▶ [Work task]: Return every line from the listing where the word "dout" occurs.

▶ [Input data]:
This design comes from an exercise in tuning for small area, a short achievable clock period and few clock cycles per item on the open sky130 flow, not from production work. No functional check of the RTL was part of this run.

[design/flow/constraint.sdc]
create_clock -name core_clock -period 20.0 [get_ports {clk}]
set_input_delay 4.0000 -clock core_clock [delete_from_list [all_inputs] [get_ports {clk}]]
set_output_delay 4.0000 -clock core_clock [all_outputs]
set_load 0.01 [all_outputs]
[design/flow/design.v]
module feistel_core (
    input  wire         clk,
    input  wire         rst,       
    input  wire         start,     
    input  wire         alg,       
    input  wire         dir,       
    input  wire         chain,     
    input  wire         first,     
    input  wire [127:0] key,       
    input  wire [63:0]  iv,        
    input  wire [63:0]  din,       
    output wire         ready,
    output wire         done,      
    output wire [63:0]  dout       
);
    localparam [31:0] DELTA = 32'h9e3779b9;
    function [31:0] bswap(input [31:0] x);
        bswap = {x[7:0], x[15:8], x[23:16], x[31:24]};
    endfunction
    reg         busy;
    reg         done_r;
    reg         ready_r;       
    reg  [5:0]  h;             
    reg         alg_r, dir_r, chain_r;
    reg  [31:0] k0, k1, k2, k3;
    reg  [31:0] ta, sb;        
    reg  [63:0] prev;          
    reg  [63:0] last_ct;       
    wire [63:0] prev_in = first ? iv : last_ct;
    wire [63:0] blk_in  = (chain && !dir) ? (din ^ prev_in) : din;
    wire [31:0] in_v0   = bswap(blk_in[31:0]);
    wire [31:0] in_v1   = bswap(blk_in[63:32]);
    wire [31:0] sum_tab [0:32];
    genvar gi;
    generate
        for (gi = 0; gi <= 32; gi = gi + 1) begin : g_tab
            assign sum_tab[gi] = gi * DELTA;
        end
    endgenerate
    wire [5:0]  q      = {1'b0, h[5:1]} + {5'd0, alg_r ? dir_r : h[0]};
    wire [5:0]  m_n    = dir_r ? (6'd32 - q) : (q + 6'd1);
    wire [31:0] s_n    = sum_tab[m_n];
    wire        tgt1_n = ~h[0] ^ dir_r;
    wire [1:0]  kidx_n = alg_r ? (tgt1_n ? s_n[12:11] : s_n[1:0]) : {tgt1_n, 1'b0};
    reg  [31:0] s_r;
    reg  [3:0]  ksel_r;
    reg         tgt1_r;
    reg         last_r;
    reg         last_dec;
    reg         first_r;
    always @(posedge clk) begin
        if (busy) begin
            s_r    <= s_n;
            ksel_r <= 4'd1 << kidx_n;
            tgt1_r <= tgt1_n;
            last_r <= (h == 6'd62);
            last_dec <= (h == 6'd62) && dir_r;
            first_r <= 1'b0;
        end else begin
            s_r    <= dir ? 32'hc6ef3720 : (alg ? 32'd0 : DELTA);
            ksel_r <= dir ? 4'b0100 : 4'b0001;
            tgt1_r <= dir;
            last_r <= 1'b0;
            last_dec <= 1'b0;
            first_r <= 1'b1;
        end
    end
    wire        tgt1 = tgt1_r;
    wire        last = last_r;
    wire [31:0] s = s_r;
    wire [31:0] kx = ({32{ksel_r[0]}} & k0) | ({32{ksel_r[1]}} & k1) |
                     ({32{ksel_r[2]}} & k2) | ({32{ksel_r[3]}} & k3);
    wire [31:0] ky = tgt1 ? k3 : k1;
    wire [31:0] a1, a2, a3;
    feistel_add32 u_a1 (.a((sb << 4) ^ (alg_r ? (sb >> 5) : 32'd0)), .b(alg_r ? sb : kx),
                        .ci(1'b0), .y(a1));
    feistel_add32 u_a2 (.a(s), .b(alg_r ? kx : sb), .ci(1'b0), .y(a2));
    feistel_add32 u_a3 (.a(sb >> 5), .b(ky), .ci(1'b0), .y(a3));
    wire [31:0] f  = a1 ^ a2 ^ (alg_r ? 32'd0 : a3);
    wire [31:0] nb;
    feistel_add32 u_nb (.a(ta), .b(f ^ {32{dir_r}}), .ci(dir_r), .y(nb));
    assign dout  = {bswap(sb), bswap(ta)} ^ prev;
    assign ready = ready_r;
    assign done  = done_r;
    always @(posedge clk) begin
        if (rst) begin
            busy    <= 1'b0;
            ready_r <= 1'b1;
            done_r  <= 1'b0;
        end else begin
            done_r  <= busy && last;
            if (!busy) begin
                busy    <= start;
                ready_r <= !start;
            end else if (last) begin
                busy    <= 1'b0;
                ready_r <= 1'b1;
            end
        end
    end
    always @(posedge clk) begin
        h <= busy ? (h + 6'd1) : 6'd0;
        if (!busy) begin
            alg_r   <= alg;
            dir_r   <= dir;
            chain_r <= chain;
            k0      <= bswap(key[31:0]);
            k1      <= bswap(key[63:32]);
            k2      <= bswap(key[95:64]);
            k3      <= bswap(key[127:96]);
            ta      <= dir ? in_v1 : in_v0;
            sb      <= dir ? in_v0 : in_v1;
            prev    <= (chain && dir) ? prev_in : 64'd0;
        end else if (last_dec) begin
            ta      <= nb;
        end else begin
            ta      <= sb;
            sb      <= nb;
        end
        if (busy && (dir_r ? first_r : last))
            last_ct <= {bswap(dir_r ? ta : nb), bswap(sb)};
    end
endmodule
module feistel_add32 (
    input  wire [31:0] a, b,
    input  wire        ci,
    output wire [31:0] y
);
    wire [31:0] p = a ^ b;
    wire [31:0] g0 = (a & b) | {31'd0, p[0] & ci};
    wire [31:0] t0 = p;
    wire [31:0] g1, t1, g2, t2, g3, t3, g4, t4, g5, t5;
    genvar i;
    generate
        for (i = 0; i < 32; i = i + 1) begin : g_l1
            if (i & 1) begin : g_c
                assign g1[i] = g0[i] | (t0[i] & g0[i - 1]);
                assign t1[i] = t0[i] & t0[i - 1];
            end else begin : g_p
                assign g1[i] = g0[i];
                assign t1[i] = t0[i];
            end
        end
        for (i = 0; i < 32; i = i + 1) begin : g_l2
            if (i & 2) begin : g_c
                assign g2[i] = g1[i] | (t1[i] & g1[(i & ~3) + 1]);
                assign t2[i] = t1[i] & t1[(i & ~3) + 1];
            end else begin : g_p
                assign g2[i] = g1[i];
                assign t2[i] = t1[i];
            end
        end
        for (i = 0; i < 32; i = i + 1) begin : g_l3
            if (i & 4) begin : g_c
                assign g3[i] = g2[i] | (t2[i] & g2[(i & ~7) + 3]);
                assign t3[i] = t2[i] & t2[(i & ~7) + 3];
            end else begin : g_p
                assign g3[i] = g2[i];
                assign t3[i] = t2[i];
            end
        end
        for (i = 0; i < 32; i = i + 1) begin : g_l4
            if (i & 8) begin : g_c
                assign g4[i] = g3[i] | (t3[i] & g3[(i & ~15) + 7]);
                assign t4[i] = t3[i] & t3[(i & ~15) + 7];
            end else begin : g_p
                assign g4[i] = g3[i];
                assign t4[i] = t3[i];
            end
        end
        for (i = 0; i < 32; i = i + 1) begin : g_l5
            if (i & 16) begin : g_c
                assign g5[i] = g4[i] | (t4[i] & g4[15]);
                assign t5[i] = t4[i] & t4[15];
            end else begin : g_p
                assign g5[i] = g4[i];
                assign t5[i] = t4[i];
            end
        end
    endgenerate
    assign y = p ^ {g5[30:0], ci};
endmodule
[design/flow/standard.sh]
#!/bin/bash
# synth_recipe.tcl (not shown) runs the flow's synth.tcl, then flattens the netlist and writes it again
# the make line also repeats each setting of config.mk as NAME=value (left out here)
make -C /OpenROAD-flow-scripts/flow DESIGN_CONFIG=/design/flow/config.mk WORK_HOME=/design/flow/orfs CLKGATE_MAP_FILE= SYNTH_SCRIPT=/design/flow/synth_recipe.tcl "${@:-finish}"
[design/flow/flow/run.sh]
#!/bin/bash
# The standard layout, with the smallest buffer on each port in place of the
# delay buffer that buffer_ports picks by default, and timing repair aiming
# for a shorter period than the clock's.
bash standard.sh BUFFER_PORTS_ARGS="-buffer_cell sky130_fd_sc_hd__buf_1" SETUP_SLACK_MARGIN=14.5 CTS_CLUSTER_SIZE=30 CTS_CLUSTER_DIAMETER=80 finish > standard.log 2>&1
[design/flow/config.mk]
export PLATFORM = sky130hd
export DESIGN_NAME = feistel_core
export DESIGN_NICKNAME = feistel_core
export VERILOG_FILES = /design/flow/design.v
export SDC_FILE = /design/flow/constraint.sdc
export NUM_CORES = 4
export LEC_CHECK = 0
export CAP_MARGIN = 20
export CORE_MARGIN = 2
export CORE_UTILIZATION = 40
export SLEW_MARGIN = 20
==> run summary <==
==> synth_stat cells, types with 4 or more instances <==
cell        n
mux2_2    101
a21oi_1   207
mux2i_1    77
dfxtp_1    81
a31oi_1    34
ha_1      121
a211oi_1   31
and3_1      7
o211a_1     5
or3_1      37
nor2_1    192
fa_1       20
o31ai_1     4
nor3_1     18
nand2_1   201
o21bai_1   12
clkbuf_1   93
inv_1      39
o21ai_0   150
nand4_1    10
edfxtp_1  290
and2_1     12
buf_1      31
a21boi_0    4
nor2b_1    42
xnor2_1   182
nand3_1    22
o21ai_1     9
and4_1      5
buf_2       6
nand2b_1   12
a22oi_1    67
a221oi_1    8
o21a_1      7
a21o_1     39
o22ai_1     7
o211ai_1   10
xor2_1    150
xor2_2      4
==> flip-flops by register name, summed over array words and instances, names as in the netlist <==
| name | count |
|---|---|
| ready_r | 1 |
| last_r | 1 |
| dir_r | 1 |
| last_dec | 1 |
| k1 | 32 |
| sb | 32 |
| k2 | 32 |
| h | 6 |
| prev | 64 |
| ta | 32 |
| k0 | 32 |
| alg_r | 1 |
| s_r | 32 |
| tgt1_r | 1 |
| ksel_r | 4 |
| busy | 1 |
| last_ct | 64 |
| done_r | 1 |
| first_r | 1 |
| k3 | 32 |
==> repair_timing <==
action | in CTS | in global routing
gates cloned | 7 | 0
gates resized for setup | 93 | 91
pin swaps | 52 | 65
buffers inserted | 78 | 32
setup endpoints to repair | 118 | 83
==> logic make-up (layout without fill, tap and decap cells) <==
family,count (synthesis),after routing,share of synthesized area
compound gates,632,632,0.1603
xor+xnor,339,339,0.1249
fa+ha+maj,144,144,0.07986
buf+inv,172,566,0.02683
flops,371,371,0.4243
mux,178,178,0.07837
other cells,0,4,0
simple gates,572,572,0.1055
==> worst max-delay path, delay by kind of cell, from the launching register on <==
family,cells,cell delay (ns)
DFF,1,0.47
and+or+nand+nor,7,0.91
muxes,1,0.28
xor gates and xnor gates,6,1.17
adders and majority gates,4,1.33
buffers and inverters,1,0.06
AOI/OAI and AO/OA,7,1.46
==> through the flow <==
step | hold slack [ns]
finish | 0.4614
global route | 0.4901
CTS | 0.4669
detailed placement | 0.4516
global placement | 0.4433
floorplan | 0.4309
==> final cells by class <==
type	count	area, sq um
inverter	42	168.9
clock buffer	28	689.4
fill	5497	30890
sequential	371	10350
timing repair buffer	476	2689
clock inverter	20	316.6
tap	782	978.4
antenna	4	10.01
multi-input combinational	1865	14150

▶ [Exercise result]:
    output wire [63:0]  dout       
    assign dout  = {bswap(sb), bswap(ta)} ^ prev;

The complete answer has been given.